As one example, under a caption ‘Ladies And Gentlemen’, one upmarket paper highlights a
cri de coeur. Beginning attractively enough ‘chap 40, single, in back of beyond’, the gentleman goes on to describe the object of his search – ‘city based lady for cosy, cultural Christmas conversations and Tuscan hols’. But the heading ‘Good cook and ironer?’ leaves much unanswered. Is it the city based lady or the chap 40, single, who will do the ironing and lace the pudding with cultural Christmas conversations in the Tuscan hols? The answer may mean the beginning or end of a romance.
These few lines, like all the other adverts or a good CV, usually conceal more than they reveal and are quite unlike those once very popular in Germany. They began ‘innocent divorcee’
(schuldlos geschieden), always
schlank. After a brief description of the required Adonis the ending comes ‘with a view to marriage’. This phrase has completely disappeared from the current scene, and not only in Germany. Of almost 100 adverts under Men Seeking Women, taken at random from a large circulation London-based newspaper, there is only one reference to marriage.
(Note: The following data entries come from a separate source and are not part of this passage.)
$ cat src/rtl/core/cbr_pkg.sv
package cbr_pkg;

  // default geometry handed to the top level parameters
  localparam int DEF_MAX_COLS     = 256;
  localparam int DEF_MAX_ROWS     = 256;
  localparam int DEF_CLEAR_RADIUS = 3;

  // item commands
  localparam logic [1:0] CMD_FRAME = 2'd0;
  localparam logic [1:0] CMD_BOX   = 2'd1;
  localparam logic [1:0] CMD_READ  = 2'd2;

  // configuration port
  localparam int CFG_IDX_W  = 3;
  localparam int CFG_DATA_W = 16;

  localparam logic [CFG_IDX_W-1:0] REG_CELL_SIZE     = 3'd0;
  localparam logic [CFG_IDX_W-1:0] REG_GRID_WIDTH    = 3'd1;
  localparam logic [CFG_IDX_W-1:0] REG_GRID_HEIGHT   = 3'd2;
  localparam logic [CFG_IDX_W-1:0] REG_INFLATION     = 3'd3;
  localparam logic [CFG_IDX_W-1:0] REG_UNKNOWN_COST  = 3'd4;
  localparam logic [CFG_IDX_W-1:0] REG_FREE_COST     = 3'd5;
  localparam logic [CFG_IDX_W-1:0] REG_OBSTACLE_COST = 3'd6;

  // register reset values
  localparam logic [15:0] RST_CELL_SIZE     = 16'd26;
  localparam logic [8:0]  RST_GRID_WIDTH    = 9'd200;
  localparam logic [8:0]  RST_GRID_HEIGHT   = 9'd200;
  localparam logic [15:0] RST_INFLATION     = 16'd0;
  localparam logic [7:0]  RST_UNKNOWN_COST  = 8'hFF;
  localparam logic [7:0]  RST_FREE_COST     = 8'h00;
  localparam logic [7:0]  RST_OBSTACLE_COST = 8'd100;

  // value the grid holds after reset
  localparam logic [7:0] CLEAR_COST = 8'hFF;

  // payload widths
  localparam int IN_DATA_W  = 80;
  localparam int OUT_DATA_W = 8;

  typedef enum logic [3:0] {
    ST_CLEAR,
    ST_IDLE,
    ST_DISPATCH,
    ST_FILL,
    ST_SQUARE,
    ST_PREP,
    ST_MUL,
    ST_DIV,
    ST_RECT_INIT,
    ST_RECT_RD,
    ST_RECT_WR,
    ST_READ,
    ST_DONE
  } cbr_state_t;

  typedef struct packed {
    logic load;
    logic fill_we;
    logic fill_clear;
    logic sq_step;
    logic prep;
    logic mul;
    logic div_step;
    logic rect_init;
    logic rect_rd;
    logic rect_wr;
    logic rd_issue;
    logic res_load;
  } cbr_ctl_t;

  typedef struct packed {
    logic [1:0] cmd;
    logic       fill_last;
    logic       sq_last;
    logic       div_all;
    logic       rect_last;
    logic       out_free;
  } cbr_sts_t;

endpackage

$ cat src/rtl/core/cbr_ctrl.sv
module cbr_ctrl (
  input  logic              clk,
  input  logic              rst_n,
  input  logic              in_tvalid,
  output logic              in_tready,
  input  cbr_pkg::cbr_sts_t sts,
  output cbr_pkg::cbr_ctl_t ctl
);
  import cbr_pkg::*;

  cbr_state_t state_r, state_nxt;

  always_ff @(posedge clk) begin
    if (!rst_n) begin
      state_r <= ST_CLEAR;
    end else begin
      state_r <= state_nxt;
    end
  end

  // next state
  always_comb begin
    state_nxt = state_r;
    unique case (state_r)
      ST_CLEAR:     if (sts.fill_last) state_nxt = ST_IDLE;
      ST_IDLE:      if (in_tvalid) state_nxt = ST_DISPATCH;
      ST_DISPATCH: begin
        unique case (sts.cmd)
          CMD_FRAME: state_nxt = ST_FILL;
          CMD_BOX:   state_nxt = ST_PREP;
          CMD_READ:  state_nxt = ST_READ;
          default:   state_nxt = ST_DONE;
        endcase
      end
      ST_FILL:      if (sts.fill_last) state_nxt = ST_SQUARE;
      ST_SQUARE:    if (sts.sq_last) state_nxt = ST_DONE;
      ST_PREP:      state_nxt = ST_MUL;
      ST_MUL:       state_nxt = ST_DIV;
      ST_DIV:       if (sts.div_all) state_nxt = ST_RECT_INIT;
      ST_RECT_INIT: state_nxt = ST_RECT_RD;
      ST_RECT_RD:   state_nxt = ST_RECT_WR;
      ST_RECT_WR:   state_nxt = sts.rect_last ? ST_DONE : ST_RECT_RD;
      ST_READ:      state_nxt = ST_DONE;
      ST_DONE:      if (sts.out_free) state_nxt = ST_IDLE;
      default:      state_nxt = ST_CLEAR;
    endcase
  end

  // outputs
  always_comb begin
    ctl       = '0;
    in_tready = 1'b0;
    unique case (state_r)
      ST_CLEAR: begin
        ctl.fill_we    = 1'b1;
        ctl.fill_clear = 1'b1;
      end
      ST_IDLE: begin
        in_tready = 1'b1;
        ctl.load  = in_tvalid;
      end
      ST_FILL:      ctl.fill_we   = 1'b1;
      ST_SQUARE:    ctl.sq_step   = 1'b1;
      ST_PREP:      ctl.prep      = 1'b1;
      ST_MUL:       ctl.mul       = 1'b1;
      ST_DIV:       ctl.div_step  = 1'b1;
      ST_RECT_INIT: ctl.rect_init = 1'b1;
      ST_RECT_RD:   ctl.rect_rd   = 1'b1;
      ST_RECT_WR:   ctl.rect_wr   = 1'b1;
      ST_READ:      ctl.rd_issue  = 1'b1;
      ST_DONE:      ctl.res_load  = sts.out_free;
      default:      ctl = '0;
    endcase
  end

endmodule

$ cat config.mk
export PLATFORM = sky130hd
export DESIGN_NAME = cbr_ctrl
export DESIGN_NICKNAME = d
export VERILOG_FILES = /design/src/rtl/core/cbr_pkg.sv /design/src/rtl/core/cbr_ctrl.sv
export SDC_FILE = /design/constraint.sdc
export NUM_CORES = 1
export LEC_CHECK = 0
export BUFFER_PORTS_ARGS = -buffer_cell sky130_fd_sc_hd__buf_2
export CAP_MARGIN = 15
export CORE_UTILIZATION = 25
export DETAILED_ROUTE_END_ITERATION = 8
export PLACE_DENSITY = 0.45
export SETUP_SLACK_MARGIN = 0.2
export SYNTH_ARGS = -nofsm -noshare
export SYNTH_HDL_FRONTEND = slang
export SYNTH_SLANG_ARGS = --single-unit
$ cat constraint.sdc
create_clock -name clk -period 1.27 [get_ports clk]
set_input_delay 0.127 -clock clk [delete_from_list [all_inputs] [get_ports clk]]
set_output_delay 0.127 -clock clk [all_outputs]
set_load 0.02 [all_outputs]
* Word level (Yosys, flattened, before mapping)
Index checks and enable logic that the tools add are counted.
** Operators by class
- Equal/unequal tests :: 20
- Muxes and demuxes :: 22
- Reductions and logical operators :: 4
** Operators with widths (number)
- $pmux 4 s13 :: 1
- $mux 4 :: 6
- $eq 4x4->1 const B :: 5
- $eq 4x3->1 const B :: 4
- $mux 1 :: 13
- $ne 2x2->1 const B :: 6
- $pmux 4 s3 :: 1
- $eq 4x2->1 const B :: 2
- $reduce_and 6->1 :: 1
- $eq 4x1->1 const B :: 1
- $logic_not 4->1 :: 1
- $mux 3 :: 1
- $eq 2x1->1 const B :: 1
- $eq 2x2->1 const B :: 1
- $logic_not 2->1 :: 1
- $reduce_or 2->1 :: 1
** Word-level totals
- Flip-flop bits (word level) :: 4
- Bits of input ports :: 10
- Output and inout bits :: 13
- Logic and storage cells :: 47

* Longest topological paths before layout
- Depth after elaboration :: 3
- Gate-level depth with buffers :: 6

* Least setup slack after synthesis
Ideal clock, no wire load.
- Kind :: flip-flop to output port
- Start point :: reg state_r[2]
- End point :: out ctl[11] (netlist bit)
- Arrival time :: 1.474 ns
- Required time :: 1.143 ns
- Setup slack :: -0.331 ns
- Stages on the path, launching flop included :: 5
- Buffers on the path :: 2
- Cell sequence :: dfxtp_1 -> buf_6 -> buf_2 -> nor3_1 -> and2_1
** RTL lines
- from (decl) :: RTL line cbr_ctrl.sv:11 : cbr_state_t state_r, state_nxt;
- from (signal assigned) :: RTL line cbr_ctrl.sv:17 : state_r <= state_nxt;
- to (decl) :: RTL line cbr_ctrl.sv:7 : output cbr_pkg::cbr_ctl_t ctl

==> impl_metrics.yaml <==
clock_tree:
  cts.sinks: 4
  cts.htree.levels: 1
  cts_tree: "yes"
  clk_pin_slew_worst_paths_ps: 40
  cts_buffers: 3
  clock_latency_ps: 240
  max-clock-path-buffers: 2
  ctsRootBufferMaster: "clkbuf_4"
synthesis:
  synthArstFlopShare: 0
  synthFlopType: "dfxtp_1"
  synth_area_per_cell_um2: 7.19
  synth_top_area_share: 0.155
  synth.top_cells.by_count: "nor3_1, nand2b_1, nand2_1"
  synth_area_um2: 518
  synth_seq_cells: 4
  synth_top_cell_by_area: "dfxtp_1"
  synthMostInstantiatedCell: "nor3_1"
  ys_types: 32
  synth_nets: 82
  ys_top_cells_by_area: "dfxtp_1, nand2b_1, nor3_1"
  yosysWarnings: 0
  syn_inst: 72
  yosysSeqAreaShare: 0.155
  synth_edf_count: 0
die:
  rows: 16
  core_um2: 1960
  die-width_um: 47.5
  die_h_um: 47.5
  initial_core_util: 0.264
  die_area_um2: 2260
  ios: 23
cells_and_area:
  layout-drive-gt1-share: 0.708
  regMostFlops: "state_r"
  nNetsFinal: 125
  post-route-util: 0.565
  synthToLayoutAreaGrowth_pct: 114
  top_regs: "state_r x4"
  diodes: 0
  largest_register_ffs: 4
  fillCellCount: 197
sta:
  final.setup.tns_ps: -320
  fin_worst_skew_ps: 3.86
  finalHoldViolCount: 0
  fin_ws_ps: -78.3
  slew_headroom: 0.799
  drv_slew: 0
  max_freq_mhz: 742
  rsz0062_at_grt: "yes"
  final.min_clock_period_ps: 1350
  setup_viol: 9
  fin_crit_sh: 1.06
  worstMarginPinSlew_ps: 298
  timing.hold.ws_ps: 164
status:
  status: "finished, violations left"
  violations: "negative setup slack"
min_path:
  hp-start: "rst_n"
  min_delay_path_depth: 3
  holdPathEnd: "state_r[0]$_SDFFE_PN0P_"
  hold_path_class: "input pin to register"
worst_setup_path:
  crit_arrival_ps: 1220
  path_max_fanout: 6
  crit_type: "register to output port"
  r2r_start: "state_r[3]$_SDFFE_PN0P_"
  required_ps: 1140
  r2r_slack_ps: 10
  critPathLaunchType: "register"
  worst_setup_path_end_kind: "output port"
  rr_endpoint: "state_r[2]$_SDFFE_PN0P_"
  worstRegToRegCells: 4
place:
  place.detailed.hpwl_um: 1190
  gp_congestion: 0.727
  place.port_buffers: 22
detailed_routing:
  drc: 0
  first_pass_iters: 4
  wirelength_um: 1720
  drtAntennaViolNets: 0
  wl_per_cell_um: 12.3
  drt_iter0_drc: 5
  vias: 667
  vias_per_cell: 4.76
pwr:
  cellLeakagePower_nw: 0.520
  powerDensity_nw_per_um2: 1460
  ir_drop_v: 0.000914
grt:
  grt_start_max_net_pins: 11
  antenna_found_initial: 0
  grt_pass1_wl_um: 2570
  grt_overflow: 0
  grt_pass1_vias: 582
  grt_usage: 0.166
flow_run:
  maxCapViolCount: 0
[worst max-delay path by stage]
stage / startpoint / end / slack [ps] / cells after the start
global route: state_r[0]$_SDFFE_PN0P_ / ctl[10] / -120 / 4
detailed placement: state_r[2]$_SDFFE_PN0P_ / state_r[2]$_SDFFE_PN0P_ / -90 / 4
CTS: state_r[0]$_SDFFE_PN0P_ / ctl[0] / -80 / 4
global placement: state_r[2]$_SDFFE_PN0P_ / state_r[2]$_SDFFE_PN0P_ / -70 / 4
floorplan: state_r[3]$_SDFFE_PN0P_ / ctl[11] / 60 / 4
finish: state_r[0]$_SDFFE_PN0P_ / ctl[0] / -80 / 4
[power breakdown]
group	internal [mW]	leakage [nW]	switching [mW]
Sequential	0.168	0.0356	0.0723
Clock	0.106	0.0138	0.0570
Combinational	0.663	0.470	0.548
Total	0.937	0.520	0.677
[through the flow]
step	cell area, um^2	setup WS (ps)	total power, mW	cells
2_1_floorplan	638	58.4	0.858	72
3_3_place_gp	820	-74.0	1.10	127
3_5_place_dp	820	-91.0	1.10	127
4_1_cts	1090	-83.9	1.61	140
5_1_grt	1110	-117	1.73	140
6_report	1110	-78.3	1.61	140
[layout by cell type (no fill, tap or decap), types with 2 or more instances in the layout]
master and n:
buf_6 17, nor3_2 2, mux2i_1 2, nor3_4 4
dfxtp_4 4, nand2_4 2, o21ai_1 2, a21oi_2 2
nand2b_4 4, a21oi_1 4, nand2b_1 2, buf_12 2
nor3_1 2, a21o_1 2, nor2_4 3, nand3_2 2
nand2_1 4, clkbuf_4 3, buf_2 11, buf_8 2
o21ai_0 2, inv_1 3, buf_4 13
[repair_timing]
| action | 4_1_cts | 5_1_grt |
|---|---|---|
| pin swaps | 9 | 0 |
| cloned | 0 | 0 |
| gates resized for setup | 48 | 5 |
| endpoints found under the hold margin | 0 | 0 |
| setup endpoints to repair | 17 | 17 |
| hold buffers | 0 | 0 |
| setup buffers | 10 | 0 |
[cell families (layout without fill, tap and decap cells)]
group / count (synthesis) / after routing / synth area share
AOI/OAI and AO/OA: 17 / 17 / 0.210
xor gates and xnor gates: 1 / 1 / 0.0169
buffers and inverters: 10 / 51 / 0.114
DFF: 4 / 4 / 0.155
muxes: 2 / 2 / 0.0386
and+or+nand+nor: 38 / 38 / 0.466
[worst max-delay path: stages, from the launching register on]
cell      delay (ps)
dfxtp_4          370
buf_6            130
nand2b_4         160
nor3_4           190
buf_6            140
[area by class of cell]
cell class | instances | area [um^2] | share of cell area
Timing Repair Buffer | 45 | 414 | 0.374
Sequential cell | 4 | 95.1 | 0.0858
Inverter | 3 | 11.3 | 0.0102
Clock buffer | 3 | 22.5 | 0.0203
Tap cell | 27 | 33.8 | 0.0305
Multi-Input combinational cell | 58 | 532 | 0.480
[metal layers]
metal	track usage	up-vias	share of wire	routed length (um)
li1	-	340	-	-
met1	0.220	314	0.47	807
met2	0.277	11	0.50	866
met3	0.0340	2	0.020	34
met4	0.0343	0	0.0052	9
met5	0	-	0	0
(Power assumes the default switching activity.)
It comes from an Indian businessman of 27 who wishes ‘to meet genuine lady for a lasting relationship, possibly marriage’. Divorce itself has become too common to be mentioned.
The ‘alluring, attractive, charming, caring, affectionate’ females are all seeking not marriage, but ‘friendship/relationship’. This is occasionally extended to an ‘honest, loving relationship’. Occasionally the word romance is mentioned and one person in a hundred may be ‘genuinely looking for commitment’. The ‘attractive, adventurous, assertive, affectionate, charismatic, charming, extrovert, good looking, gorgeous’ men who advertise (no blushing violets here) want women for fun, friendship and laughs, romance (occasionally) and (rarely) timeless moments or (even more rarely) a life companion. Some men hedge their bets with explanatory adjectives: no strings; lasting; long term (followed by a question mark); steady; sincere, or even . . . solvent. When a single mother or student is mentioned, so is a ‘supportive relationship’, though who is supporting whom is not quite clear.
Translation Guide
A dictionary of words and phrases can be useful in translating some of the messages. TLC for tender loving care is now
passé. WLTM for ‘would like to meet’ is the ‘in’ word for an assignation. It should really add TBA, to be arranged. That escape has not yet been adopted. ‘No hang ups’ does not refer to the laundry. N/S is for non smoking, presumably tobacco. Somebody in a January advertisement still wants to ‘pull a Christmas cracker’. The pulling is unlikely to be for the motto inside the wrapping. SOH (sense of humour) is naturally much in demand. Just as naturally but far more rarely is LTR (long term relationship).
Honesty might win over a hesitant suitor for the 40-year-old woman who ‘likes being spoilt’ and seeks a film star hero (tall, dark, handsome) for romance. For good measure she adds that he must be wealthy, too.
No harm in asking. Phrases like ‘for genuine friendship’ or ‘an honest loving relationship’ can cover up stranger needs. In other countries there are no such inhibitions. In California, for example, a weekly paper might publish adverts barely intelligible to the more restrained English reader:
And in the same publication there are enough hot, hot bodies on offer to curl the pages, let alone the toes of anybody brave or reckless enough to reply.